DATA SUPPLIED:

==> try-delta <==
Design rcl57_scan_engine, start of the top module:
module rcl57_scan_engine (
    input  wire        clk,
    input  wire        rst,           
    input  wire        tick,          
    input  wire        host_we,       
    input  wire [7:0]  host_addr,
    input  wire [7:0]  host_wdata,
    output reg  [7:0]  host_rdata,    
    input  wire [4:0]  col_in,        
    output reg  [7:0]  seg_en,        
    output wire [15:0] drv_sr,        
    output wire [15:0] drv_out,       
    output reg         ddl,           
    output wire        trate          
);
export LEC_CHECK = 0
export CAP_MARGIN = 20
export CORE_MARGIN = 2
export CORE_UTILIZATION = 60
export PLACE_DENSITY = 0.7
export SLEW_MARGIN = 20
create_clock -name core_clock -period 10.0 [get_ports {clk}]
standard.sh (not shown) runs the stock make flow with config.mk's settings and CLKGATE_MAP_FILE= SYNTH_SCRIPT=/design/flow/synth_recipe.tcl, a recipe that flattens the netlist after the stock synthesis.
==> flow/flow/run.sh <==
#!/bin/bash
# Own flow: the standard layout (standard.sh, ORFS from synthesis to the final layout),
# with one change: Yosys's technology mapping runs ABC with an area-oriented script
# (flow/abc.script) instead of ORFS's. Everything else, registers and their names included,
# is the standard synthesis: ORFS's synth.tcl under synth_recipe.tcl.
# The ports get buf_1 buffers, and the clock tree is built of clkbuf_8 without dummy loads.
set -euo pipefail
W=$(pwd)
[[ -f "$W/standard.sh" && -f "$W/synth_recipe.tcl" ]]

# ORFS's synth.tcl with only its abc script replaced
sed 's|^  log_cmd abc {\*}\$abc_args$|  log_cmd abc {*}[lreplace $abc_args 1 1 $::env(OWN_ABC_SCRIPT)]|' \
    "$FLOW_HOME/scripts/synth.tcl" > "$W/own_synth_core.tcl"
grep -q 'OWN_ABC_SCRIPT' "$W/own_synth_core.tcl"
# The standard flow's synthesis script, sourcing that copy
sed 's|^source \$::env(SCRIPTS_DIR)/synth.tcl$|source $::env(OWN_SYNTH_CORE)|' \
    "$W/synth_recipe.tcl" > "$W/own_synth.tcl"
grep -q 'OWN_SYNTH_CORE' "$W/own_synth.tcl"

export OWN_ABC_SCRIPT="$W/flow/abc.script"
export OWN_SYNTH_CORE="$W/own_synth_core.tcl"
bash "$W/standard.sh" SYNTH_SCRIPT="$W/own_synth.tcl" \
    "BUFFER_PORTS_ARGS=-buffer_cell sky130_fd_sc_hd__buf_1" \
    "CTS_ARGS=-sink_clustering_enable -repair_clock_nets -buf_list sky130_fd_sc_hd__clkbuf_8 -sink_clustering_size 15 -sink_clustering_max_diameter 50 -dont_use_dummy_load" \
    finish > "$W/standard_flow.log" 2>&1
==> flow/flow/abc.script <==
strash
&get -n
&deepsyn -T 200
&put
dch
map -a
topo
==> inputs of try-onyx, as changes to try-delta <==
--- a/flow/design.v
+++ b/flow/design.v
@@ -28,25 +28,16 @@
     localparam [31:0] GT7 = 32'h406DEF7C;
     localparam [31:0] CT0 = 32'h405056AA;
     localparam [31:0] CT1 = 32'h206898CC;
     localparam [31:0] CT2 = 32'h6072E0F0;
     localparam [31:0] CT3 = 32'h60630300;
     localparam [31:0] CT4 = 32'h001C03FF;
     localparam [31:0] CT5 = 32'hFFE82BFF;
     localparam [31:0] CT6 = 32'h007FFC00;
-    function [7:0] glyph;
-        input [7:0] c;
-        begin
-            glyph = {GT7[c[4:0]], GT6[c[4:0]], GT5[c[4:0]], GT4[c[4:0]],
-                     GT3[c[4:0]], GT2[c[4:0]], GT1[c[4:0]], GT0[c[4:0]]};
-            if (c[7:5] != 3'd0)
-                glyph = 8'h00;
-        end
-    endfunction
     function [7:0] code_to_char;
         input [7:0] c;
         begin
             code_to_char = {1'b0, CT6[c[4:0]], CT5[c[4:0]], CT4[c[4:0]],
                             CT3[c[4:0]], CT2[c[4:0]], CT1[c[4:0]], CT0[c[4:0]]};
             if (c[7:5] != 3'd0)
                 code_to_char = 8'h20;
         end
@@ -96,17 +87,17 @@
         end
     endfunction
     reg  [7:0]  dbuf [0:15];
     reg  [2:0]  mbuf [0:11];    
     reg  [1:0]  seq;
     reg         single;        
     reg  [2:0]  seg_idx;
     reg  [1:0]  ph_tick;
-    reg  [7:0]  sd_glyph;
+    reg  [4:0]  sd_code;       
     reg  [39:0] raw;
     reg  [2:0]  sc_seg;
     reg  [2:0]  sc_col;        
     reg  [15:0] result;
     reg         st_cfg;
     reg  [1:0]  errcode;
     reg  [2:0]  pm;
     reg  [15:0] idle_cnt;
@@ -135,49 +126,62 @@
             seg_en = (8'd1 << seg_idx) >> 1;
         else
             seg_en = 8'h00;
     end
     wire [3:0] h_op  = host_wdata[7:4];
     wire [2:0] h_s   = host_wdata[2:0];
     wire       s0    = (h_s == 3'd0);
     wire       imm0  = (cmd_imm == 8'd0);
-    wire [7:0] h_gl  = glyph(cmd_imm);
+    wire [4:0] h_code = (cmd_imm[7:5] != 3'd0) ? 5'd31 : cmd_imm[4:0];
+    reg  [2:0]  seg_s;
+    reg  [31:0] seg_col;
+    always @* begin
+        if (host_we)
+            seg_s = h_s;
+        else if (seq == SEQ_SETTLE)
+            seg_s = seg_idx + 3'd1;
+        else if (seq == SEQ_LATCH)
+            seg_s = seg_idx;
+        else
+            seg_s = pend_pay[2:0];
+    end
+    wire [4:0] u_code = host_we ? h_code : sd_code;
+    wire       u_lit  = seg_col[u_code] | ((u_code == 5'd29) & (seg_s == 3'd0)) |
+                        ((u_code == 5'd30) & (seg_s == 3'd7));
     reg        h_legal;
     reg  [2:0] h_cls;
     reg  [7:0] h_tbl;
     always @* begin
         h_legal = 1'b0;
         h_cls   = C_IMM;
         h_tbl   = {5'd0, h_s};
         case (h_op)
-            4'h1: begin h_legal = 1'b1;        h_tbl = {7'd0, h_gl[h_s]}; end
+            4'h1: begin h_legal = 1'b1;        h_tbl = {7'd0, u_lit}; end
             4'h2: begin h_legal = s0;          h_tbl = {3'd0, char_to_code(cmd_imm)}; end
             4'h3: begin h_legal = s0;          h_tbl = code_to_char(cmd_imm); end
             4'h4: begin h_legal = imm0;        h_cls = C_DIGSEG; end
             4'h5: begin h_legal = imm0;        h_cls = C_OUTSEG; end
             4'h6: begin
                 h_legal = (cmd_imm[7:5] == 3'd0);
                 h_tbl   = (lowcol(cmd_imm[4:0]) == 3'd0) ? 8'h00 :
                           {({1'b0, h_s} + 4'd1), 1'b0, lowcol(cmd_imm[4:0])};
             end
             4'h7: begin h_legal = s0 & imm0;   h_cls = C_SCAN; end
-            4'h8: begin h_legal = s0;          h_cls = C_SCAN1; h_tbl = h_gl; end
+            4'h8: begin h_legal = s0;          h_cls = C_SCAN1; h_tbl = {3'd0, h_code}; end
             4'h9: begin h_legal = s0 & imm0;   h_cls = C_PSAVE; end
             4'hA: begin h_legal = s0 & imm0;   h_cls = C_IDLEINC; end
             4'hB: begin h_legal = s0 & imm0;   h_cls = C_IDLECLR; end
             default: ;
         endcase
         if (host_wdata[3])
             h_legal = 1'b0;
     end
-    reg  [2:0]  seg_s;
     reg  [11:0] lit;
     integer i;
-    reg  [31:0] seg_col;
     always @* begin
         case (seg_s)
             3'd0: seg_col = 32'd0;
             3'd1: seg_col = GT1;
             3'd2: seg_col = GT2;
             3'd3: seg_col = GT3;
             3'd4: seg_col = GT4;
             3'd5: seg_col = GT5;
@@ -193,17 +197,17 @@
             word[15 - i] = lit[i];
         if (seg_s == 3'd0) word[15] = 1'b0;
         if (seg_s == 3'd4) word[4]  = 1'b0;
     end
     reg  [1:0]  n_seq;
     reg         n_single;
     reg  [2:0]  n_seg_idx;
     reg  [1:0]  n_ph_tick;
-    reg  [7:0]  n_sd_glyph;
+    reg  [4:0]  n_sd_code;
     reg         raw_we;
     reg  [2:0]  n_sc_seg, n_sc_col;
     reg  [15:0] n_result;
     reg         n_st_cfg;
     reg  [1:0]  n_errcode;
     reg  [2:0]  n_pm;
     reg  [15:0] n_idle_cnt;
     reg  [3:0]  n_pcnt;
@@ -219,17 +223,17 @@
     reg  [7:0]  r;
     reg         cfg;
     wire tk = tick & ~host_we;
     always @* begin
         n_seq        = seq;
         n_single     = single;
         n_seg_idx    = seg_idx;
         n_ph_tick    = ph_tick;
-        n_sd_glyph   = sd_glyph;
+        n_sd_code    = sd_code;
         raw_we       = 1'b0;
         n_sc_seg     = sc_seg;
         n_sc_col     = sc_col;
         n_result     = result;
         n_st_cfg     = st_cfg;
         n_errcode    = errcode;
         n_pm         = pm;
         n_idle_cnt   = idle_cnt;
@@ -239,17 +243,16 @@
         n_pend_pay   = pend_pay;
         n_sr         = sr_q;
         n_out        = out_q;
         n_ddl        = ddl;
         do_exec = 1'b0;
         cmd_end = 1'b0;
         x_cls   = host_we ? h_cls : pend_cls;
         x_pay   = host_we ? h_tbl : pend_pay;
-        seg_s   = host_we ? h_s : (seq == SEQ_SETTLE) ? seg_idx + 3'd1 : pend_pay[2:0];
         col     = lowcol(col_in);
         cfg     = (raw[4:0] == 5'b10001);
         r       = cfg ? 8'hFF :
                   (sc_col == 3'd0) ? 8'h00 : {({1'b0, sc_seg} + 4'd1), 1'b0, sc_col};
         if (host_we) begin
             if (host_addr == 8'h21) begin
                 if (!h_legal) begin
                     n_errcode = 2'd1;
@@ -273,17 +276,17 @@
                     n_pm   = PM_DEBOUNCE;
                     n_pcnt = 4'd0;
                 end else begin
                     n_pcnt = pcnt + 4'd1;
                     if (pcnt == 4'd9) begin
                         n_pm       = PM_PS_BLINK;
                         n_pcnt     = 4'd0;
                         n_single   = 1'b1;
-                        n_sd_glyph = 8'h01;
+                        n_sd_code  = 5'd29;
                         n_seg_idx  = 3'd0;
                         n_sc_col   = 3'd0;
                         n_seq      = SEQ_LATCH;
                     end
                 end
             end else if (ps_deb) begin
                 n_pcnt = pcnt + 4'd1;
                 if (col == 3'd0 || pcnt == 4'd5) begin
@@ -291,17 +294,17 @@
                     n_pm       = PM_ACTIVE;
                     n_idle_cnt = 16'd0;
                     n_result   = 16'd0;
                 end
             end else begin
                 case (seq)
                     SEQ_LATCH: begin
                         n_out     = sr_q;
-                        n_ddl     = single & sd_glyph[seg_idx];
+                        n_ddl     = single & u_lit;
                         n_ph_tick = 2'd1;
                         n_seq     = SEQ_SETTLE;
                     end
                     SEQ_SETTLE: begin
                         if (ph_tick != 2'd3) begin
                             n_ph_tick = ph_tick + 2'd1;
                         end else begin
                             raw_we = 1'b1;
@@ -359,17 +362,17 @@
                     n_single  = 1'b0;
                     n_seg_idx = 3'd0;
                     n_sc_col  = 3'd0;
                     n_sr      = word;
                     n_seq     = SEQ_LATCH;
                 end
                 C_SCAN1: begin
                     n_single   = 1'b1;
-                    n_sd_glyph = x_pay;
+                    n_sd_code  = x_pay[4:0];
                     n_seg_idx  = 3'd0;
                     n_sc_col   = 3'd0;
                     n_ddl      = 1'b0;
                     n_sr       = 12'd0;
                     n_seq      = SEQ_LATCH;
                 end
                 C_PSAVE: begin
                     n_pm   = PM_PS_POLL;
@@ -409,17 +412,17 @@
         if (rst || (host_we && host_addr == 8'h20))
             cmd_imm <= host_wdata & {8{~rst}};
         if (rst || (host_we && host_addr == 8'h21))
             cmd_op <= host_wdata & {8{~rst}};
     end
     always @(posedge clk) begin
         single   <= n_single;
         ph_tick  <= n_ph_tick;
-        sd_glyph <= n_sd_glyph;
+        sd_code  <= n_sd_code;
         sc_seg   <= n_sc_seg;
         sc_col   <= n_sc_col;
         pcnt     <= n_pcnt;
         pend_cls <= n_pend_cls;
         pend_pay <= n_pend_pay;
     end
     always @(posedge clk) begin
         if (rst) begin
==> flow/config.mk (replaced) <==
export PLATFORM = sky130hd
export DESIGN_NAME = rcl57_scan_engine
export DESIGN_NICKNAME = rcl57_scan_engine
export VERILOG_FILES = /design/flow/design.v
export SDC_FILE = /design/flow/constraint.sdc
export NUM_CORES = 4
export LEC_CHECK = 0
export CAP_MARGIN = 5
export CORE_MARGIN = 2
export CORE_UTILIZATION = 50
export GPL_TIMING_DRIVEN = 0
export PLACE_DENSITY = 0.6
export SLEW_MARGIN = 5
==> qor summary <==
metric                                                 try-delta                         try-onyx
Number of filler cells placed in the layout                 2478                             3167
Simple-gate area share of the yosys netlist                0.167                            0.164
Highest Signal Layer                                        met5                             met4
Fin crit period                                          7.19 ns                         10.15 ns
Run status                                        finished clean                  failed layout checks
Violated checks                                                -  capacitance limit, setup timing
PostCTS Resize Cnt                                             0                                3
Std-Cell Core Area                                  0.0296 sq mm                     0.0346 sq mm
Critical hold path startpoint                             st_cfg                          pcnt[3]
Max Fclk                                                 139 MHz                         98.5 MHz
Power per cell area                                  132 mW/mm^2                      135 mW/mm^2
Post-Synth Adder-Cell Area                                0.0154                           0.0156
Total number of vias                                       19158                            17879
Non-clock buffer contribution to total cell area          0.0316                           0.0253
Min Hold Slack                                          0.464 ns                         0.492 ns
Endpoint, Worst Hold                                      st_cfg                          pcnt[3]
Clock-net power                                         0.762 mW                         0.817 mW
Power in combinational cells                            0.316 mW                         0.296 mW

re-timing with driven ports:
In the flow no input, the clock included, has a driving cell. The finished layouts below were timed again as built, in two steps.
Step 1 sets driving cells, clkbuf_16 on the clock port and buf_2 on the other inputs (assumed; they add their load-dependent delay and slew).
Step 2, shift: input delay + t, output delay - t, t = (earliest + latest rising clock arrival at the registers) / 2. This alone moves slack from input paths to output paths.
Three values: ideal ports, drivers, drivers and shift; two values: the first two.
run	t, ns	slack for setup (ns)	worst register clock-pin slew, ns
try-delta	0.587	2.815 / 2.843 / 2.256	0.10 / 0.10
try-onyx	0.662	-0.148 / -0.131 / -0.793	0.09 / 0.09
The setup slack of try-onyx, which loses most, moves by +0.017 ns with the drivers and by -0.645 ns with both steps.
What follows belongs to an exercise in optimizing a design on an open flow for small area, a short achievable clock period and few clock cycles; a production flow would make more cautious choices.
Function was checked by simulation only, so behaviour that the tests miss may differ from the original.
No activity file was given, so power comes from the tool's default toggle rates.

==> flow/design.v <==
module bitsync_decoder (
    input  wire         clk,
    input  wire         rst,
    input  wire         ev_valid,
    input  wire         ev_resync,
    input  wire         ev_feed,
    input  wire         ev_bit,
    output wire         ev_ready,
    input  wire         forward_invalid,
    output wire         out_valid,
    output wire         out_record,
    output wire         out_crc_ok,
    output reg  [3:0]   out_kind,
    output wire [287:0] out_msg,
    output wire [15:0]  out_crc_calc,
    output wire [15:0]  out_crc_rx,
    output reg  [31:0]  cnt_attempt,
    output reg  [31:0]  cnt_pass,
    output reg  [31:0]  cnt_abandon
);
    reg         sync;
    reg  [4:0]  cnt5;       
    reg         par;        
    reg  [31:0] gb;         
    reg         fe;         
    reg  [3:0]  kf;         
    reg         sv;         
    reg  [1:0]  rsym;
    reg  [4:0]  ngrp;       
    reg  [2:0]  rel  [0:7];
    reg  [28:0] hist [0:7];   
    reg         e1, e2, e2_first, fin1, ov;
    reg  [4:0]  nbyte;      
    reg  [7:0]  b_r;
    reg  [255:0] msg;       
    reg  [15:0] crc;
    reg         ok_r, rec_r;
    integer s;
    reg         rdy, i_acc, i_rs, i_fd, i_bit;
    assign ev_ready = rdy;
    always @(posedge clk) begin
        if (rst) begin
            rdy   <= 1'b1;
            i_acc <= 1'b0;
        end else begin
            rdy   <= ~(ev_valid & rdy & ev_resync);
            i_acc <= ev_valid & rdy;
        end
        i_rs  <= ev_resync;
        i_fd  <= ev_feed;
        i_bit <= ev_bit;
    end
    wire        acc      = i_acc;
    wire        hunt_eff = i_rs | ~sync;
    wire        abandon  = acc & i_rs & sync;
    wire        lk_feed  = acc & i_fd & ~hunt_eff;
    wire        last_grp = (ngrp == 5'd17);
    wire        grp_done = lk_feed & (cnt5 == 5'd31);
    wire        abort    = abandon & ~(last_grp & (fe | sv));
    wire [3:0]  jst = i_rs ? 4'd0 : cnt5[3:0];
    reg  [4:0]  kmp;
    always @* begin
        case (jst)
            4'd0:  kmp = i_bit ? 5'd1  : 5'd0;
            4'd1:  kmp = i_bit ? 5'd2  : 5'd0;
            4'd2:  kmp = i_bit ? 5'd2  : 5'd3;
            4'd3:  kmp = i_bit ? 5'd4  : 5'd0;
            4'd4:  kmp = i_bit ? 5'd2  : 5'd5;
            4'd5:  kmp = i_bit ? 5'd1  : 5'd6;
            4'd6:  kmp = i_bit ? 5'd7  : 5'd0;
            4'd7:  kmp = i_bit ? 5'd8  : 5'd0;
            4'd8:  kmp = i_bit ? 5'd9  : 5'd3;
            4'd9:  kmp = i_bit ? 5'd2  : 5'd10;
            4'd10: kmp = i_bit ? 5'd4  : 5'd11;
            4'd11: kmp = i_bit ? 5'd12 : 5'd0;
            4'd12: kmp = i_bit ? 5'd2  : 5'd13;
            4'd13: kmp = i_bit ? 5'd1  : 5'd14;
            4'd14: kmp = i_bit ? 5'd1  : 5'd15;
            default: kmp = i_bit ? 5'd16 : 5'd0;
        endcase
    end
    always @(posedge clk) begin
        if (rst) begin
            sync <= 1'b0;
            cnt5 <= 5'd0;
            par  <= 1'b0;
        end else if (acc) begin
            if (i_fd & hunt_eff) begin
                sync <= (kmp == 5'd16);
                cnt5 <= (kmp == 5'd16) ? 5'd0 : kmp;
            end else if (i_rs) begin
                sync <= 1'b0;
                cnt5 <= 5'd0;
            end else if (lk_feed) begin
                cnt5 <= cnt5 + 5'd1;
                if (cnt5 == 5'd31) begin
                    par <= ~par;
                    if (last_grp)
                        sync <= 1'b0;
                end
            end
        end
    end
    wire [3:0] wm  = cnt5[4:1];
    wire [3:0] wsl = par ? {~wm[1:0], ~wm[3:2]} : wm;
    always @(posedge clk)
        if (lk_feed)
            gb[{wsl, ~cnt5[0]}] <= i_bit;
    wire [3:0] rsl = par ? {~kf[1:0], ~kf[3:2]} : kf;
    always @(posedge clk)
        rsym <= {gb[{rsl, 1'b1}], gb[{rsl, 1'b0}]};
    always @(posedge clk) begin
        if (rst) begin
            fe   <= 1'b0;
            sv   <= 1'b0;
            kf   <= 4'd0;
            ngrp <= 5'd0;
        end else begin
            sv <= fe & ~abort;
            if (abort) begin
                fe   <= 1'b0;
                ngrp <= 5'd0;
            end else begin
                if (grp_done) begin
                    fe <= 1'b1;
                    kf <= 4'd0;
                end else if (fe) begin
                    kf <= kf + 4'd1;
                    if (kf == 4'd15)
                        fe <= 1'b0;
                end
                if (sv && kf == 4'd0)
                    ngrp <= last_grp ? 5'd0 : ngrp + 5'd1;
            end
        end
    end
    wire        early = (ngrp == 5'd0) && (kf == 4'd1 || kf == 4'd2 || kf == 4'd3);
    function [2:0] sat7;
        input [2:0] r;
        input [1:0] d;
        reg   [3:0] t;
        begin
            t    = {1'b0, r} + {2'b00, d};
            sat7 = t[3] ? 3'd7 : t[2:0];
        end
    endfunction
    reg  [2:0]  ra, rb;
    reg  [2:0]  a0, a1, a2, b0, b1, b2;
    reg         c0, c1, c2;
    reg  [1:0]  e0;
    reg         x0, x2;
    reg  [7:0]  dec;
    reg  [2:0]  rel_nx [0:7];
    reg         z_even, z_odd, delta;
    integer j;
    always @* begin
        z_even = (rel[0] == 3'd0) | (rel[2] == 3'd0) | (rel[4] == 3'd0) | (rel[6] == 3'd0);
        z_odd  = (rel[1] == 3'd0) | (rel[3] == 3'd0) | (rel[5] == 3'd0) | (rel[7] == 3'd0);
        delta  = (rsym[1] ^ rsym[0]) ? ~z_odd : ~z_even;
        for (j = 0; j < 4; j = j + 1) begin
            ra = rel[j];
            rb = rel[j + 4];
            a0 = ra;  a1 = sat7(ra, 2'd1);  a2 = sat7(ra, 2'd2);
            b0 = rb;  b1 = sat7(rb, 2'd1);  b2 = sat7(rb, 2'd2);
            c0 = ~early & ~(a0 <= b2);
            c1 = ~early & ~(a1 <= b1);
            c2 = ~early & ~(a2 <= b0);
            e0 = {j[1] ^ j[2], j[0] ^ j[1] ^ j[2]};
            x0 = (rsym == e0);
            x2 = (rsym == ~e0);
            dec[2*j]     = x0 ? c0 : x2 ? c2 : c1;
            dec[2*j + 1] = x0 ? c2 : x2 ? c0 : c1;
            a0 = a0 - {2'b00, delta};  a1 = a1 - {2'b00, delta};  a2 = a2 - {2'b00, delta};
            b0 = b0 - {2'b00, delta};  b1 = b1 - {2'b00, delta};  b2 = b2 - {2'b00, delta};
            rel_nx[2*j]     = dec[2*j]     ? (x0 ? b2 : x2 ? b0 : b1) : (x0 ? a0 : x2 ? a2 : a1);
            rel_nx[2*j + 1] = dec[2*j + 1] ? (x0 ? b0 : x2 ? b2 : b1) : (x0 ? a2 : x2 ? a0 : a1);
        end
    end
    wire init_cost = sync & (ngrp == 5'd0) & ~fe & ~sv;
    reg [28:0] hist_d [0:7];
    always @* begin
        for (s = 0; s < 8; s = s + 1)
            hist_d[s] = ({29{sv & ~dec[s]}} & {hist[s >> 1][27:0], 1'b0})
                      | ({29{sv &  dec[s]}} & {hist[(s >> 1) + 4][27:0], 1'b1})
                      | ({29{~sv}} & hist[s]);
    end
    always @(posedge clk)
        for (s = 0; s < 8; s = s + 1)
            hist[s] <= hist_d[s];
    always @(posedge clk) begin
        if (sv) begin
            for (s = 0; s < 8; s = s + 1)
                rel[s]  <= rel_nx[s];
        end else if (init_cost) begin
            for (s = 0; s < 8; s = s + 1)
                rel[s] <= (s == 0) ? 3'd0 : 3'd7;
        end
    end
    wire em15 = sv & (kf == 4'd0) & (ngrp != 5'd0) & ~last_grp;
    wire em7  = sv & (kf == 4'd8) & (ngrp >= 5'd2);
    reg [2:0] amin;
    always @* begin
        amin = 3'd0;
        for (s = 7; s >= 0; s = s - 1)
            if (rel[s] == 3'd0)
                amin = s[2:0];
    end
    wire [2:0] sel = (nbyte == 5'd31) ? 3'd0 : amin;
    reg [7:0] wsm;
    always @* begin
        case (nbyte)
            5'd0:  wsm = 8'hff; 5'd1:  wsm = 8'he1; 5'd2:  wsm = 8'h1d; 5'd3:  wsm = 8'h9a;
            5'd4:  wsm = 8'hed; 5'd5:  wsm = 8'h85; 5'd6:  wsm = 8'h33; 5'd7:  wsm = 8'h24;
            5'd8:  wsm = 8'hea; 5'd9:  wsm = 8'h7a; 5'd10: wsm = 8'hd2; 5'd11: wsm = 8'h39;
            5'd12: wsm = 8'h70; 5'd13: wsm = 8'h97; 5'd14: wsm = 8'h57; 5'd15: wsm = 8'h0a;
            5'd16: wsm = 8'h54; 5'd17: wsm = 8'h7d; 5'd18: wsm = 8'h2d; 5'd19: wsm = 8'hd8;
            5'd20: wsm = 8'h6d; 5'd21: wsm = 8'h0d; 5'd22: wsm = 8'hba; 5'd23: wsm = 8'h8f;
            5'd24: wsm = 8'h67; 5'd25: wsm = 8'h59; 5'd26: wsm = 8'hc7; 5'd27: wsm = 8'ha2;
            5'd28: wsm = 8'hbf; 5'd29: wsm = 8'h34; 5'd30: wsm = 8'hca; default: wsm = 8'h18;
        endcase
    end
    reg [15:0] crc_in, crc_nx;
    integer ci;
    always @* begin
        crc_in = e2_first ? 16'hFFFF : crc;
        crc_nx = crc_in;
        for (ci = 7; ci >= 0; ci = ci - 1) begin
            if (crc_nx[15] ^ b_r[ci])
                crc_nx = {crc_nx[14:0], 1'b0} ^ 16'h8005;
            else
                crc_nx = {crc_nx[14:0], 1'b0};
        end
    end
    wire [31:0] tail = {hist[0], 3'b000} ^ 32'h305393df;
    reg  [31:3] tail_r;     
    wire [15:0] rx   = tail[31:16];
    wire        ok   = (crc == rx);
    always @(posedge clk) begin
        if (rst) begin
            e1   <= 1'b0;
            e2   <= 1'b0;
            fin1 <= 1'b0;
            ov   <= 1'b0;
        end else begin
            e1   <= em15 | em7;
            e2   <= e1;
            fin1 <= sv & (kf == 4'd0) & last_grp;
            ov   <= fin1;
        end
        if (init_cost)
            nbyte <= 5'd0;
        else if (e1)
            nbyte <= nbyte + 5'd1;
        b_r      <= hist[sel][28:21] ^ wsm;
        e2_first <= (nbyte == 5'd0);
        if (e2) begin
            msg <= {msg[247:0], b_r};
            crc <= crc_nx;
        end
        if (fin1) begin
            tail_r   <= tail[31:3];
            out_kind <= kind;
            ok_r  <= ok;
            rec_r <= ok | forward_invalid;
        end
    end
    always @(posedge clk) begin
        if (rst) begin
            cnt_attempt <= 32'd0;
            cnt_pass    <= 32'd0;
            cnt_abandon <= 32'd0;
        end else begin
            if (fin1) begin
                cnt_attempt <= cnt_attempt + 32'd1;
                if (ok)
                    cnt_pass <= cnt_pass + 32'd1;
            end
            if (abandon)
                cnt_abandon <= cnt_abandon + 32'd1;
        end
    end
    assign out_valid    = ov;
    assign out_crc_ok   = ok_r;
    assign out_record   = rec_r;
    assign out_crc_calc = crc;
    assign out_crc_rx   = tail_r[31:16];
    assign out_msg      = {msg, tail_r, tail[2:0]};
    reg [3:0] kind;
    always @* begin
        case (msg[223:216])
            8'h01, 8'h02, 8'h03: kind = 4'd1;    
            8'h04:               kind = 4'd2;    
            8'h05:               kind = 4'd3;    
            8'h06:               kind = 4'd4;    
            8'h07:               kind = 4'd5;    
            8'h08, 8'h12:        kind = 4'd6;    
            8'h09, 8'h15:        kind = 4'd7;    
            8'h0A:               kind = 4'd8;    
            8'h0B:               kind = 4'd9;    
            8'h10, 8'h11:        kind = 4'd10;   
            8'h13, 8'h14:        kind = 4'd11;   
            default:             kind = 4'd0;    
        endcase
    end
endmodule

TASK DESCRIPTION: Each line of the entries where the string "their" occurs should be shown.

RESPONSE TO THIS EXERCISE:
# (flow/abc.script) instead of ORFS's. Everything else, registers and their names included,
Step 1 sets driving cells, clkbuf_16 on the clock port and buf_2 on the other inputs (assumed; they add their load-dependent delay and slew).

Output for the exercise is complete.